Thursday, March 23, 2017

Stop, COLLABORATE, and Listen!

The Jossey-Bass Handbook of Non-Profit Leadership and Management states that “greater value can be created for organization, individual, and society through collaboration (pg. 427). However, as we learned from the following case studies, collaboration comes with challenges, some that are unique between sectors.

Case 1: Timberland & City-Year - Profit & Non-Profit Sectors

Timberland developed a desire to give back to the community. When City Year reached out to them regarding a boot donation, Timberland happily agreed. Over the years their partnership evolved, with Timberland providing monetary donations, employee-service days and a complete City Year uniform and product line.

Benefits. Timberland was contributing to an organization they believed in while consumers viewed them as a benevolent company. City Year could provide quality uniforms to their volunteers, gain additional volunteer involvement without recruiting, and fund many of its operations through Timberland’s donations.

Opportunities. As the partnership was desired, not necessary, both organizations were able to select a partner aligned with their own mission. They were able to leverage the brand name of the other, strengthening their own brand.

Challenges. This relationship was highly dependent upon financial security: a for-profit organization giving financial and time resources to a non-profit. When Both organizations faced financial hardship in 1995, the relationship became strained.

Case 2: Seattle Art Museum & First Thing’s First - Non-Profit & Non-Profit Sectors

The partnership between the Seattle Art Museum and First Thing’s First emerged as a politically strategic move for the Museum. The organizations were competing for funding. As a compromise, they banded together, creating a new mission of “Citizens for a Better Seattle” and worked together to ensure that both organizations could thrive.

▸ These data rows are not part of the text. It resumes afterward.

This is an optimization exercise on Yosys and OpenROAD, whose aim is small area, a short achievable clock period and few clock cycles, not a production implementation.
Where RTL was checked, it was by simulation tests only, not by an equivalence proof against the original.
Power is estimated from default activity; no workload was simulated.

v6:
==> flow/design.v <==
module dust_crc_table (
    input  wire        clk,
    input  wire        rst,
    input  wire        bld_valid,
    input  wire [15:0] bld_poly,
    output wire        bld_ready,
    output wire        tbl_valid,
    output wire        built_n,      
    output reg  [15:0] poly,
    output reg  [7:1]  d
);
    reg built;
    reg empty;       
    always @(posedge clk) begin
        if (rst) begin
            built <= 1'b0;
            empty <= 1'b1;
        end else if (bld_valid) begin
            built <= 1'b1;
            empty <= 1'b0;
        end
    end
    always @(posedge clk) begin
        if (!built)
            poly <= bld_poly;
    end
    reg [7:0] dd;
    integer n, m;
    always @* begin
        dd = 8'd1;
        for (n = 1; n < 8; n = n + 1) begin
            dd[n] = 1'b0;
            for (m = 1; m <= n; m = m + 1)
                dd[n] = dd[n] ^ (poly[16-m] & dd[n-m]);
        end
    end
    always @(posedge clk)
        d <= dd[7:1];
    assign built_n   = built || bld_valid;
    assign bld_ready = empty;
    assign tbl_valid = built;
endmodule
module dust_crc_step (
    input  wire [15:0] poly,
    input  wire [7:1]  d,
    input  wire [15:0] crc,
    input  wire [7:0]  b,
    output reg  [15:0] crc_next
);
    reg [7:0] u, f;
    integer k, m;
    always @* begin
        for (k = 0; k < 8; k = k + 1)
            u[k] = crc[15-k] ^ b[7-k];
        for (k = 0; k < 8; k = k + 1) begin
            f[k] = u[k];
            for (m = 1; m <= k; m = m + 1)
                f[k] = f[k] ^ (d[m] & u[k-m]);
        end
        crc_next = {crc[7:0], 8'h00};
        for (k = 0; k < 8; k = k + 1)
            crc_next = crc_next ^ ({16{f[k]}} & (poly << (7 - k)));
    end
endmodule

            Benefits. Both organizations could secure funding.
Opportunities. The organizations could leverage each other’s resources and gain support from new networks.

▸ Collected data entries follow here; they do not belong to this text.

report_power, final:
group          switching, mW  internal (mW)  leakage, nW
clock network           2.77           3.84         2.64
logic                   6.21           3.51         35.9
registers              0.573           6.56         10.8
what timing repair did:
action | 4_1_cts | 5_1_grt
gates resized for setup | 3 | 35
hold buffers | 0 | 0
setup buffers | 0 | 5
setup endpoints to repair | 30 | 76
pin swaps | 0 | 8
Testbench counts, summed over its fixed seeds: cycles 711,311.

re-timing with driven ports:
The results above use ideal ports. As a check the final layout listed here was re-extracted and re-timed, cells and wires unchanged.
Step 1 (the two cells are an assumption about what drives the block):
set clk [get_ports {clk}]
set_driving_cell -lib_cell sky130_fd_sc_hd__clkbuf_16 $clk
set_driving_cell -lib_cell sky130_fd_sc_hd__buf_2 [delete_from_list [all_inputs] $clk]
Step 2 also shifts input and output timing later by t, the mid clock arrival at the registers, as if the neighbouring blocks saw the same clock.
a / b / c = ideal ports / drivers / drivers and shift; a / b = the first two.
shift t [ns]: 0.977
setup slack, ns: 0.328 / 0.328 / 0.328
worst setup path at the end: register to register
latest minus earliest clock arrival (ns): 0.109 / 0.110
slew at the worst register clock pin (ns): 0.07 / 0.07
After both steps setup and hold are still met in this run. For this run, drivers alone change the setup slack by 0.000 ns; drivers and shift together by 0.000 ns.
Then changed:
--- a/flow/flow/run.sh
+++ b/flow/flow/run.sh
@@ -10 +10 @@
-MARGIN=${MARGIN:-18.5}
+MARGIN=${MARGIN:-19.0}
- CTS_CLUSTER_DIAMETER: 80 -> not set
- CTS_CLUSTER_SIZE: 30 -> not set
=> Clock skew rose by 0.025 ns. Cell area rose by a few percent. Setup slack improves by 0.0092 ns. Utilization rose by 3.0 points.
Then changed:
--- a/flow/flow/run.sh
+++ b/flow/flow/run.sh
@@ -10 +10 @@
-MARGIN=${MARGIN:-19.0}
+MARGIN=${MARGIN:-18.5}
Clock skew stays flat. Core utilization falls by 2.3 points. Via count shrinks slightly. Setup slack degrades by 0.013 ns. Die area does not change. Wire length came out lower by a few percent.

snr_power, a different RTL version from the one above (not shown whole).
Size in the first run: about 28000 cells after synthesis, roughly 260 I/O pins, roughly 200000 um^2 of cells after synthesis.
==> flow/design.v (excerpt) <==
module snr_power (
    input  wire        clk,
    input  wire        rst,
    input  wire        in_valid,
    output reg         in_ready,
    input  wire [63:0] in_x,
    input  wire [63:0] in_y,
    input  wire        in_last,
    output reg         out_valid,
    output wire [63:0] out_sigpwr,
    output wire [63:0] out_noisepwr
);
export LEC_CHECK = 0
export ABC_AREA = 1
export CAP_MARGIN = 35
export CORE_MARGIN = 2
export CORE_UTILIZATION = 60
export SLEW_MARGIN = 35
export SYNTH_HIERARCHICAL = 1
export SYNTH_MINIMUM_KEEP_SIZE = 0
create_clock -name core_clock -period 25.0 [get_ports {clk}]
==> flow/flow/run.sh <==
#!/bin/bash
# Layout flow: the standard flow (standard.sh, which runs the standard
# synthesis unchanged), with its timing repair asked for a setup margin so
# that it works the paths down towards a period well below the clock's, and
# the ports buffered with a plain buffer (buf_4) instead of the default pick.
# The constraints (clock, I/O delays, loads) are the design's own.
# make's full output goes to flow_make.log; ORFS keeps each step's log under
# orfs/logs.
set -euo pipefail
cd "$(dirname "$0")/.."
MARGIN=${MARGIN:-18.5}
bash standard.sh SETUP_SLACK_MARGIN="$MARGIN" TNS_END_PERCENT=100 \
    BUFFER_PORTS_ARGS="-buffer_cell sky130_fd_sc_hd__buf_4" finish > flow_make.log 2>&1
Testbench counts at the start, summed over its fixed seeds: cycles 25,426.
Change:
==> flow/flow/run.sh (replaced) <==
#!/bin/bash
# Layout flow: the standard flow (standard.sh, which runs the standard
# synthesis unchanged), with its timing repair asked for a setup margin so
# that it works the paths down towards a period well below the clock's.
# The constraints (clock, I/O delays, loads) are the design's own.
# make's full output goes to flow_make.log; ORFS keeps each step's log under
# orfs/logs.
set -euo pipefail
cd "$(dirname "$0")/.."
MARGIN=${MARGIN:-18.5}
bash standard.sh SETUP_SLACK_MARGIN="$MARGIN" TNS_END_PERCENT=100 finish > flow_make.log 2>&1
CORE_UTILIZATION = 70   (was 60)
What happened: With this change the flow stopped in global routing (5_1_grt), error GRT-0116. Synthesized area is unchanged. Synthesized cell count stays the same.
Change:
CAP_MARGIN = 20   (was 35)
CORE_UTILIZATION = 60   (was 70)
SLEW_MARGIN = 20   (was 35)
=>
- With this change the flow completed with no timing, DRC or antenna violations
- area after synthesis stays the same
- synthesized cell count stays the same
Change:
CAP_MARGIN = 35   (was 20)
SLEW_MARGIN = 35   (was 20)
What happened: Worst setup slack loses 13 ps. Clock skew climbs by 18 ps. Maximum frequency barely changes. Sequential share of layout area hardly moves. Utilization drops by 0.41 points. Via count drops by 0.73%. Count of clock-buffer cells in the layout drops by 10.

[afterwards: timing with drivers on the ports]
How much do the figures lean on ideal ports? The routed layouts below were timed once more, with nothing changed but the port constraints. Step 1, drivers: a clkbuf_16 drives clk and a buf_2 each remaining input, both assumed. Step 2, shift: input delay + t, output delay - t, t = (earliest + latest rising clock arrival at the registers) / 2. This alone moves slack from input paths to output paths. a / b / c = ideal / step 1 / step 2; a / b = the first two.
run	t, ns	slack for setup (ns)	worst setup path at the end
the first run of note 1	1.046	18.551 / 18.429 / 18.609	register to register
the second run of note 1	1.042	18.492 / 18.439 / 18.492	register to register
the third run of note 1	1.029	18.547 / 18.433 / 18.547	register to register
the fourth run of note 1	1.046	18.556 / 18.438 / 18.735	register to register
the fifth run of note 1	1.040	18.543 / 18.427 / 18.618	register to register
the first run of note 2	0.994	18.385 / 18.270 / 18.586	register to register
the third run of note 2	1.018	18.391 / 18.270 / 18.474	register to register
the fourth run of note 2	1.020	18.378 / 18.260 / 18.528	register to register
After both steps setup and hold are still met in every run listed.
Background: an optimization exercise with open tools, aiming at small area, a short achievable clock period and few clock cycles. Do not read the settings as production practice. RTL that was checked went through simulation tests only; none was proved equivalent to the original.

==> inputs of job 8344 <==
// cco7_core
module cco7_core #(
    parameter [15:0] MAX_IN_LEN = 16'd1024
) (
    input  wire        clk,
    input  wire        rst,
    input  wire        req_valid,
    output wire        req_ready,
    input  wire [15:0] req_cmd,
    input  wire [15:0] req_len,
    input  wire        in_valid,
    output wire        in_ready,
    input  wire [31:0] in_data,
    output wire        out_valid,
    input  wire        out_ready,
    output wire [31:0] out_data,
    output wire        rsp_valid,
    output reg         rsp_err,
    output wire [7:0]  rsp_code,
    output reg  [3:0]  rsp_stage,
    output reg  [15:0] rsp_index,
    output reg  [31:0] rsp_value
);
    localparam [2:0] OP_DEC16 = 3'd1, OP_ENC16 = 3'd2, OP_DEC8 = 3'd3,
                     OP_ENC8  = 3'd4, OP_T7DEC = 3'd5, OP_T7ENC = 3'd6,
                     OP_KSX   = 3'd7;
    localparam [3:0] ST_NONE = 4'd0, ST_ARG = 4'd1, ST_VALIDATE = 4'd2,
                     ST_DEC16 = 4'd4, ST_ENC8 = 4'd5, ST_DEC8 = 4'd8,
                     ST_ENC16 = 4'd9;
    reg        busy;       
    reg        done_q;     
    reg [2:0]  op;
    reg [10:0] rem;        
    reg        more;       
    reg [10:0] cnt;        
    reg [10:0] cpc;        
    reg        ov;
    reg [20:0] od;
    reg [31:0] q;
    reg [2:0]  qc;
    reg        ph;         
    reg        nox;        
    reg [9:0]  pd;
    reg        pv;
    reg [5:0]  pos;
    reg [3:0]  hi;         
    reg [4:0]  ecode;
    assign req_ready = !busy;
  ...
make LEC_CHECK=0 CAP_MARGIN=20 CORE_MARGIN=2 CORE_UTILIZATION=40 PLACE_DENSITY=0.6 SETUP_SLACK_MARGIN=5 SLEW_MARGIN=20 finish   # period 10.0 ns
run.sh (not shown) runs the stock make flow with config.mk's settings and CLKGATE_MAP_FILE= SYNTH_SCRIPT=/design/flow/synth_recipe.tcl, a recipe that flattens the netlist after the stock synthesis.
==> job 7004 (differences from job 8344) <==
--- a/flow/design.v
+++ b/flow/design.v
@@ -51,18 +51,41 @@
     assign out_data  = {11'd0, od};
     assign rsp_valid = done_q && slot;
     assign rsp_code  = {3'd0, ecode};
     wire o1 = (op == OP_DEC16), o2 = (op == OP_ENC16), o3 = (op == OP_DEC8),
          o4 = (op == OP_ENC8),  o5 = (op == OP_T7DEC), o6 = (op == OP_T7ENC),
          o7 = (op == OP_KSX);
-    localparam [431:0] KEY_TABLE = 432'h2E373867663B6B343532333738397678636E3433383936616376677342555348444B4A646C6B72776579692E2C416F666B3B64667364;
+    function [7:0] keyb;
+        input [5:0] p;
+        case (p)
+            6'd0: keyb = 8'h64;  6'd1: keyb = 8'h73;  6'd2: keyb = 8'h66;
+            6'd3: keyb = 8'h64;  6'd4: keyb = 8'h3B;  6'd5: keyb = 8'h6B;
+            6'd6: keyb = 8'h66;  6'd7: keyb = 8'h6F;  6'd8: keyb = 8'h41;
+            6'd9: keyb = 8'h2C;  6'd10: keyb = 8'h2E; 6'd11: keyb = 8'h69;
+            6'd12: keyb = 8'h79; 6'd13: keyb = 8'h65; 6'd14: keyb = 8'h77;
+            6'd15: keyb = 8'h72; 6'd16: keyb = 8'h6B; 6'd17: keyb = 8'h6C;
+            6'd18: keyb = 8'h64; 6'd19: keyb = 8'h4A; 6'd20: keyb = 8'h4B;
+            6'd21: keyb = 8'h44; 6'd22: keyb = 8'h48; 6'd23: keyb = 8'h53;
+            6'd24: keyb = 8'h55; 6'd25: keyb = 8'h42; 6'd26: keyb = 8'h73;
+            6'd27: keyb = 8'h67; 6'd28: keyb = 8'h76; 6'd29: keyb = 8'h63;
+            6'd30: keyb = 8'h61; 6'd31: keyb = 8'h36; 6'd32: keyb = 8'h39;
+            6'd33: keyb = 8'h38; 6'd34: keyb = 8'h33; 6'd35: keyb = 8'h34;
+            6'd36: keyb = 8'h6E; 6'd37: keyb = 8'h63; 6'd38: keyb = 8'h78;
+            6'd39: keyb = 8'h76; 6'd40: keyb = 8'h39; 6'd41: keyb = 8'h38;
+            6'd42: keyb = 8'h37; 6'd43: keyb = 8'h33; 6'd44: keyb = 8'h32;
+            6'd45: keyb = 8'h35; 6'd46: keyb = 8'h34; 6'd47: keyb = 8'h6B;
+            6'd48: keyb = 8'h3B; 6'd49: keyb = 8'h66; 6'd50: keyb = 8'h67;
+            6'd51: keyb = 8'h38; 6'd52: keyb = 8'h37; 6'd53: keyb = 8'h2E;
+            default: keyb = 8'h00;
+        endcase
+    endfunction
     function [15:0] hexc;
         input [3:0] v;
         hexc = (v <= 4'd9) ? (16'h0030 + {12'd0, v}) : (16'h0037 + {12'd0, v});
     endfunction
-    wire [7:0] kb   = KEY_TABLE[{pos, 3'd0} +: 8];
+    wire [7:0] kb   = keyb(pos);
     wire [5:0] posi = (pos == 6'd53) ? 6'd0 : pos + 6'd1;
     wire [3:0] c_op  = req_cmd[3:0];
     wire [6:0] c_ofs = req_cmd[10:4];
     wire bad_rsv   = (req_cmd[15:11] != 5'd0);
     wire bad_op    = (c_op == 4'd0) || c_op[3];
     wire bad_ofs   = (c_op != 4'd6) && (c_op != 4'd7) && (c_ofs != 7'd0);
@@ -83,33 +106,23 @@
     wire        is_uc    = (u >= 16'h0041) && (u <= 16'h0046);
     wire [3:0]  hexv     = u[6] ? {1'b1, u[2:0] + 3'd1} : u[3:0];
     wire        rem1     = (rem == 11'd1);
     wire [10:0] cnt1     = cnt + 11'd1;
     wire        emit_lo = slot && (qc != 3'd0) && ph;      
     wire [2:0]  qa      = qc - {2'd0, emit_lo};
-    reg         rdy_a, rdy_b;
+    reg         opr;
     always @(*) begin
-        rdy_a = 1'b0; rdy_b = 1'b0;
         case (op)
-            OP_DEC16, OP_DEC8, OP_KSX: begin rdy_a = !ov; rdy_b = 1'b1; end
-            OP_ENC16: begin rdy_a = !ov && !pv; rdy_b = !pv; end
-            OP_ENC8:  begin rdy_a = !ov && (qc == 3'd0); rdy_b = (qc == 3'd0); end
-            OP_T7DEC: begin rdy_a = !cnt[0] || (!ov && !pv); rdy_b = !pv; end
-            OP_T7ENC: begin
-                if (pv) begin
-                    rdy_a = (qc == 3'd0) || ((qc == 3'd1) && ph && !ov);
-                    rdy_b = (qc == 3'd1) && ph;
-                end else begin
-                    rdy_a = (qc[2:1] == 2'd0) || ((qc == 3'd2) && ph && !ov);
-                    rdy_b = (qc == 3'd2) && ph;
-                end
-            end
-            default: ;
+            OP_DEC16, OP_DEC8, OP_KSX: opr = slot;
+            OP_ENC16: opr = slot && !pv;
+            OP_ENC8:  opr = slot && (qc == 3'd0);
+            OP_T7DEC: opr = !cnt[0] || (slot && !pv);
+            OP_T7ENC: opr = pv ? (qa == 3'd0) : (qa[2:1] == 2'd0);
+            default:  opr = 1'b0;
         endcase
     end
-    wire opr = rdy_a || (rdy_b && out_ready);
     assign in_ready = act && more && opr;
     wire take = in_valid && in_ready;
     wire last = take && rem1;
     wire [4:0]  pr_hi = {1'b0, pd[9:6]} + 5'd1;
     wire [20:0] pair  = {pr_hi, pd[5:0], u[9:0]};
     wire        pair_bad = (pd == 10'h3FF) && (u[9:0] == 10'h3FF);    
Settings changed: SETUP_SLACK_MARGIN 5 to unset.
==> results.env <==
RESULT_OF_THE_RUN='finished clean'
P_INT_mW=1.49
POST-PLACE-WS_PS=2770
XOR_XNOR_FRACTION_OF_SYNTH_AREA=0.0295
POWER.DENSITY_CELL_AREA_nW_PER_UM2=115
SYNTH_AREA_IN_COMPOUND_GATES=0.318
POWER.LEAKAGE_nW=6.89
MOSTFREQUENTLAYOUTCELLS='233 x sky130_fd_sc_hd__nand2_1, 196 x sky130_fd_sc_hd__nor2_1, 195 x sky130_fd_sc_hd__a21oi_1, 178 x sky130_fd_sc_hd__o21ai_0, 174 x sky130_fd_sc_hd__edfxtp_1'
That was job 7004.
==> results.env <==
RESULT_OF_THE_RUN='finished clean'
SYNTH_AREA_IN_COMPOUND_GATES=0.306
POST-PLACE-WS_PS=3070
XOR_XNOR_FRACTION_OF_SYNTH_AREA=0.0354
POWER.DENSITY_CELL_AREA_nW_PER_UM2=112
That was job 8344.
Testbench counts of job 7004, summed over its fixed seeds: cycles 125,545.
The RTL of job 8344 was laid out without a check of its function.

## port drivers added, routing unchanged
The flow's constraints put no driver on any port. The routed layouts listed below were extracted and timed again, unchanged, in two steps.
Step 1, drivers: a clkbuf_16 drives clk and a buf_2 each remaining input, both assumed.
Step 2 moves the port delays by t, midway between the first and last clock arrival at a register: inputs arrive t later, outputs are due t later. That takes back most of the time a late clock gives input paths.
Slacks: ideal / step 1 / step 2; pairs: ideal / step 1.
run	t (ns)	setup WS [ns]	clock arrival spread, ns	worst data-port slew with drivers (ns)	pins driven straight from the clock port
job 8344	0.562	4.976 / 4.970 / 4.408	0.018 / 0.018	0.06	1
job 7004	0.539	2.736 / 2.715 / 2.497	0.017 / 0.018	0.06	1
After both steps setup and hold are still met in every run listed. The setup slack of job 8344, which loses most, moves by -0.006 ns with the drivers and by -0.568 ns with both steps.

Challenges. They created a common-ground rather than recognizing one that organically existed. With non-profit organizations, securing funding is always a challenge. Partnering with a competing organization may cause internal conflicts and confusion regarding how to optimize the partnership in a way that benefits the organizations’ clients.  

Case 3: The Department of Social Services & La Alianza Hispana - Public & Non-Profit Sectors

This partnership was proposed by DSS to La Alianza in an effort to improve their services. DSS wanted La Alianza to take over social service cases in the Hispanic community, services that they had not historically delivered and which were not consistent with the organization’s mission.

Benefits. DSS believed organizations with strong community ties would be in a better position to understand and interpret family dynamics and troubles, gain trust of families and appropriately intervene, therefore having Hispanic social service cases handled in a more culturally sensitive and appropriate manner. If La Alianza accepted the proposal they would keep their funding from DSS.

Opportunities. La Alianza could use its community ties to help DSS provide better services, strengthening the community La Alianza serviced.

Challenges. There was no trust between the organizations because the partnership was a one-sided proposal. There was poor communication between the key stakeholders of each organization, leading to unclear roles and expectations.

A common theme among these cases is that strategic planning is necessary to maximize the value that can be gained from such partnerships. Doing a SWOT analysis can help organizations realize their full potential and be proactive in facing crises. Partnerships that rely on financial transactions should create a worst-case scenario action plan in case funds become limited. It is clear that partnerships that emerge organically, with the organizations’ mission and values in mind will be more successful. However, no partnership can be successful if there is no trust and/or poor communication.

Collaboration means to work with another. Regardless of which sectors the partnership crosses, it is important to consider “…what might be accomplished as a single entity that would not be possible for either organization to achieve alone” (Yankey, Jacobus, Koney, pg. 38-41).


Austin, James E. and M. May Seitanidi. “Value Creation through Collaboration.” In Renz, David (eds.), Jossey-Bass Handbook of Nonprofit Leadership and Management. Hoboken: John Wiley & Sons, 2016.

Varley, Pamela and Christine Lettis. “Partners in Child Protection Services: The Department of Social Services and La Alianza Hispana.” Cambridge: Kennedy School of Government. 1996.

Yankey, John A., Barbara Wester Jacobus, and Kelly McNally Koney. “Merging Nonprofit Organizations: The Art and Science of the Deal.” Cleveland: Mandel Center for Nonprofit Organizations. 2001.